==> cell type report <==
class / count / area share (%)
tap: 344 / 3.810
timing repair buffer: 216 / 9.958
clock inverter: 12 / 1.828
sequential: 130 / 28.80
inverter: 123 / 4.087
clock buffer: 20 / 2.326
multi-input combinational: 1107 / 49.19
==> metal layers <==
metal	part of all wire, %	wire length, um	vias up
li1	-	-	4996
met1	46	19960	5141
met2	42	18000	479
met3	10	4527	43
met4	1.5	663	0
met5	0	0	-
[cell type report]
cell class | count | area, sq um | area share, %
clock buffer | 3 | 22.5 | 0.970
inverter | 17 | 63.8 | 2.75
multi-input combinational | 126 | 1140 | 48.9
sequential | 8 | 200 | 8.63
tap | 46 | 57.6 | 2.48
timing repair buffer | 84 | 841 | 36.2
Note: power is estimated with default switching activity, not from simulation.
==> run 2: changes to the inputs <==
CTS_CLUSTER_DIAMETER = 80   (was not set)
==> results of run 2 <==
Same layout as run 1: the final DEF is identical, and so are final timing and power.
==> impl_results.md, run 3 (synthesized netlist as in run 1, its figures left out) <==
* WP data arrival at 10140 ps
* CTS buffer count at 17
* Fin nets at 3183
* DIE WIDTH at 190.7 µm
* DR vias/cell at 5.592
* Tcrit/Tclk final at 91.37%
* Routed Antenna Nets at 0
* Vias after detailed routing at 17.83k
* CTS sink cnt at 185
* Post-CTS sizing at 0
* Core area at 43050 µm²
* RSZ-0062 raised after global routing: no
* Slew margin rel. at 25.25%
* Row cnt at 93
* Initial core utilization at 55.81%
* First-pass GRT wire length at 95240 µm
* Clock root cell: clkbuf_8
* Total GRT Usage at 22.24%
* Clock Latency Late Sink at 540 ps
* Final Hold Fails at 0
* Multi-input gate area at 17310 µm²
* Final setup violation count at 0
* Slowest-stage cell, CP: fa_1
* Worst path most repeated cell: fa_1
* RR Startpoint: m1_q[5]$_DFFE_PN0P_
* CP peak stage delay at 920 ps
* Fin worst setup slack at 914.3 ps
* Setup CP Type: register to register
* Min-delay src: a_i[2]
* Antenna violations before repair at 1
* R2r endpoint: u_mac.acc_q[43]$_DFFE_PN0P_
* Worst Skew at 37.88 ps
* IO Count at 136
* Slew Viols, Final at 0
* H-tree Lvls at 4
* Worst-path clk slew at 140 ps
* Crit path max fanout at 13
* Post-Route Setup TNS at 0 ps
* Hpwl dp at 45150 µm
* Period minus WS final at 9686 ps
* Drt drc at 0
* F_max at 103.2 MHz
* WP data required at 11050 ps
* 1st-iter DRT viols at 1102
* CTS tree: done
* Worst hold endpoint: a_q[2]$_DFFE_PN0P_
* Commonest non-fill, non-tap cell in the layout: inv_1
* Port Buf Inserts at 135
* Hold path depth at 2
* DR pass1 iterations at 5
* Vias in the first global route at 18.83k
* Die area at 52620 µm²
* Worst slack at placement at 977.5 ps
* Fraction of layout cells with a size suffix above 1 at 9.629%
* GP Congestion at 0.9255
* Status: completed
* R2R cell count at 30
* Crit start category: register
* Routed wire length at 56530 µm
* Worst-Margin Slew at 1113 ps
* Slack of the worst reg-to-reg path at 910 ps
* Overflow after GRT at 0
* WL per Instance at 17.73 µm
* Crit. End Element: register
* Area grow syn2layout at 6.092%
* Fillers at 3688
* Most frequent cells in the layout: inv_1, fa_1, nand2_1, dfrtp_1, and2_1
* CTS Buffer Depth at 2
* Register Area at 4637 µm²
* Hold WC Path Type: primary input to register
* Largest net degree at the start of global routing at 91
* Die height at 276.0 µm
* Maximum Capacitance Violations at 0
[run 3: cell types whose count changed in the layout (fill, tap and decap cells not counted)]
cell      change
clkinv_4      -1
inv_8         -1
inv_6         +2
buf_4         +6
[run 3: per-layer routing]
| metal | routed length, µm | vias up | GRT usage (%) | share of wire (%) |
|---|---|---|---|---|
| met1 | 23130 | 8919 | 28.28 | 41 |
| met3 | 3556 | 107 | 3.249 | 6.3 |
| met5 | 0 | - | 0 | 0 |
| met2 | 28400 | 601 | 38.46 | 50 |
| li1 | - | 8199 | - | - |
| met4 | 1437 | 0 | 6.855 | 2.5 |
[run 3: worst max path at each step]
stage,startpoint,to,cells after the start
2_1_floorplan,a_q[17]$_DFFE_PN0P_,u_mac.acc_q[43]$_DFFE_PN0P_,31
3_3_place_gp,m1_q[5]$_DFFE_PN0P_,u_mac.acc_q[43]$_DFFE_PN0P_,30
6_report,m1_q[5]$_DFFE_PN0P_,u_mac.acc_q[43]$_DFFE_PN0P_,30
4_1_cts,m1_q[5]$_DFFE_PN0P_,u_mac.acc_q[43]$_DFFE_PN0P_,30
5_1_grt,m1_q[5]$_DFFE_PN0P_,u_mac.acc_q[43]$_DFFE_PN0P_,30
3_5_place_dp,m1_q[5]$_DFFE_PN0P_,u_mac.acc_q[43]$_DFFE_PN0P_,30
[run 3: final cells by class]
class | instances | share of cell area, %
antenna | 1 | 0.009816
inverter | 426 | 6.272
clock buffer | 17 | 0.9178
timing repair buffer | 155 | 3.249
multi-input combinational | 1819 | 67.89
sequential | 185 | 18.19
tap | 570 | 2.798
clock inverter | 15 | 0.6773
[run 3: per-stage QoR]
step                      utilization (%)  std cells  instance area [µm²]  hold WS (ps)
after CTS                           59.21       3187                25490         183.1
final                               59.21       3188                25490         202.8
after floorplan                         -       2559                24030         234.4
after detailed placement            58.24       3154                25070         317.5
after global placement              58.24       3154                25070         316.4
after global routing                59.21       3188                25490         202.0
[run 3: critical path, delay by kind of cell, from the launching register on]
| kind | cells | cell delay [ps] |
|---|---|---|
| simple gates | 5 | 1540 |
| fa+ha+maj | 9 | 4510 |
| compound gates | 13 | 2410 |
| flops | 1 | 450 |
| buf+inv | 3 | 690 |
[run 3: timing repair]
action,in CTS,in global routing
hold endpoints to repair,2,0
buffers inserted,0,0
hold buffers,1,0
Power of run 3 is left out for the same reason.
<file path="src/rtl/pert_pkg.sv">
package pert_pkg;
  localparam int unsigned LFSR_W = 23;
  localparam int unsigned TAP_B  = 5;   // 1-based tap position
  localparam int unsigned BYTE_W = 8;
  localparam int unsigned N_CH   = 3;
  localparam int unsigned PIX_W  = BYTE_W * N_CH;

  typedef logic [LFSR_W-1:0] lfsr_t;
  typedef logic [PIX_W-1:0]  pix_t;

  localparam lfsr_t SEED = lfsr_t'(1);

  function automatic logic lfsr_fb(lfsr_t s);
    return s[LFSR_W-1] ^ s[TAP_B-1];
  endfunction

  function automatic lfsr_t lfsr_step(lfsr_t s);
    return {s[LFSR_W-2:0], lfsr_fb(s)};
  endfunction

  function automatic pix_t lfsr_word(lfsr_t s);
    return {lfsr_fb(s), s};
  endfunction
endpackage

</file>
<file path="src/rtl/pert_prbs_ref.sv">
module pert_prbs_ref
  import pert_pkg::*;
#(
  parameter lfsr_t SEED_VAL = SEED
) (
  input  logic clk_i,
  input  logic rst_ni,
  input  logic load_i,
  output pix_t exp_o
);
  lfsr_t st_q;
  lfsr_t cur;

  // seed applies to the pixel of the load cycle itself
  assign cur   = load_i ? SEED_VAL : st_q;
  assign exp_o = lfsr_word(cur);

  always_ff @(posedge clk_i or negedge rst_ni) begin
    if (!rst_ni) st_q <= SEED_VAL;
    else         st_q <= lfsr_step(cur);
  end
endmodule

</file>
<file path="src/rtl/pert_frame_sync.sv">
module pert_frame_sync (
  input  logic clk_i,
  input  logic rst_ni,
  input  logic de_i,
  input  logic vsync_i,
  output logic load_o,
  output logic lock_o
);
  logic de_q, armed_q, lock_q;

  assign load_o = de_i & ~de_q & armed_q;
  assign lock_o = lock_q;

  always_ff @(posedge clk_i or negedge rst_ni) begin
    if (!rst_ni) begin
      de_q    <= 1'b0;
      armed_q <= 1'b0;
      lock_q  <= 1'b0;
    end else begin
      de_q <= de_i;
      if (vsync_i)     armed_q <= 1'b1;
      else if (load_o) armed_q <= 1'b0;
      if (load_o)      lock_q  <= 1'b1;
    end
  end
endmodule

</file>
<file path="src/rtl/pert_pix_cmp.sv">
module pert_pix_cmp #(
  parameter int unsigned BYTE_W = 8,
  parameter int unsigned N_CH   = 3,
  localparam int unsigned PIX_W = BYTE_W * N_CH
) (
  input  logic [PIX_W-1:0] pix_i,
  input  logic [PIX_W-1:0] exp_i,
  output logic             mis_o
);
  logic [N_CH-1:0] ch_mis;

  for (genvar c = 0; c < N_CH; c++) begin : g_ch
    assign ch_mis[c] = |(pix_i[c*BYTE_W +: BYTE_W] ^ exp_i[c*BYTE_W +: BYTE_W]);
  end

  // any channel wrong -> one pixel error
  assign mis_o = |ch_mis;
endmodule

</file>
<file path="src/rtl/pert_sat_cnt.sv">
module pert_sat_cnt #(
  parameter int unsigned W = 32
) (
  input  logic         clk_i,
  input  logic         rst_ni,
  input  logic         clr_i,
  input  logic         inc_i,
  output logic [W-1:0] cnt_o
);
  localparam logic [W-1:0] MAXV = {W{1'b1}};

  always_ff @(posedge clk_i or negedge rst_ni) begin
    if (!rst_ni)                     cnt_o <= '0;
    else if (clr_i)                  cnt_o <= '0;
    else if (inc_i && cnt_o != MAXV) cnt_o <= cnt_o + 1'b1;
  end
endmodule

</file>
<file path="src/rtl/pert_monitor.sv">
module pert_monitor
  import pert_pkg::*;
#(
  parameter int unsigned CNT_W    = 32,
  parameter lfsr_t       SEED_VAL = SEED
) (
  input  logic             clk_i,
  input  logic             rst_ni,
  input  logic             de_i,
  input  logic             vsync_i,
  input  logic [PIX_W-1:0] pix_i,
  input  logic             clr_i,
  output logic [CNT_W-1:0] err_cnt_o,
  output logic [CNT_W-1:0] pix_cnt_o,
  output logic             sync_o
);
  logic load, lock, mis, active;
  pix_t exp_pix;

  pert_frame_sync u_sync (
    .clk_i   (clk_i),
    .rst_ni  (rst_ni),
    .de_i    (de_i),
    .vsync_i (vsync_i),
    .load_o  (load),
    .lock_o  (lock)
  );

  pert_prbs_ref #(.SEED_VAL(SEED_VAL)) u_ref (
    .clk_i  (clk_i),
    .rst_ni (rst_ni),
    .load_i (load),
    .exp_o  (exp_pix)
  );

  pert_pix_cmp #(.BYTE_W(BYTE_W), .N_CH(N_CH)) u_cmp (
    .pix_i (pix_i),
    .exp_i (exp_pix),
    .mis_o (mis)
  );

  assign active = de_i & (lock | load);

  pert_sat_cnt #(.W(CNT_W)) u_pix_cnt (
    .clk_i  (clk_i),
    .rst_ni (rst_ni),
    .clr_i  (clr_i),
    .inc_i  (active),
    .cnt_o  (pix_cnt_o)
  );

  pert_sat_cnt #(.W(CNT_W)) u_err_cnt (
    .clk_i  (clk_i),
    .rst_ni (rst_ni),
    .clr_i  (clr_i),
    .inc_i  (active & mis),
    .cnt_o  (err_cnt_o)
  );

  assign sync_o = lock;
endmodule

</file>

▶ _YOUR OBJECTIVE_: Your answer should consist solely of the lines above from the line with "of wire (%) |" to the line with "hold WS (ps)", both included, reproduced exactly.

▶ _EXERCISE ANSWER_:
| metal | routed length, µm | vias up | GRT usage (%) | share of wire (%) |
|---|---|---|---|---|
| met1 | 23130 | 8919 | 28.28 | 41 |
| met3 | 3556 | 107 | 3.249 | 6.3 |
| met5 | 0 | - | 0 | 0 |
| met2 | 28400 | 601 | 38.46 | 50 |
| li1 | - | 8199 | - | - |
| met4 | 1437 | 0 | 6.855 | 2.5 |
[run 3: worst max path at each step]
stage,startpoint,to,cells after the start
2_1_floorplan,a_q[17]$_DFFE_PN0P_,u_mac.acc_q[43]$_DFFE_PN0P_,31
3_3_place_gp,m1_q[5]$_DFFE_PN0P_,u_mac.acc_q[43]$_DFFE_PN0P_,30
6_report,m1_q[5]$_DFFE_PN0P_,u_mac.acc_q[43]$_DFFE_PN0P_,30
4_1_cts,m1_q[5]$_DFFE_PN0P_,u_mac.acc_q[43]$_DFFE_PN0P_,30
5_1_grt,m1_q[5]$_DFFE_PN0P_,u_mac.acc_q[43]$_DFFE_PN0P_,30
3_5_place_dp,m1_q[5]$_DFFE_PN0P_,u_mac.acc_q[43]$_DFFE_PN0P_,30
[run 3: final cells by class]
class | instances | share of cell area, %
antenna | 1 | 0.009816
inverter | 426 | 6.272
clock buffer | 17 | 0.9178
timing repair buffer | 155 | 3.249
multi-input combinational | 1819 | 67.89
sequential | 185 | 18.19
tap | 570 | 2.798
clock inverter | 15 | 0.6773
[run 3: per-stage QoR]
step                      utilization (%)  std cells  instance area [µm²]  hold WS (ps)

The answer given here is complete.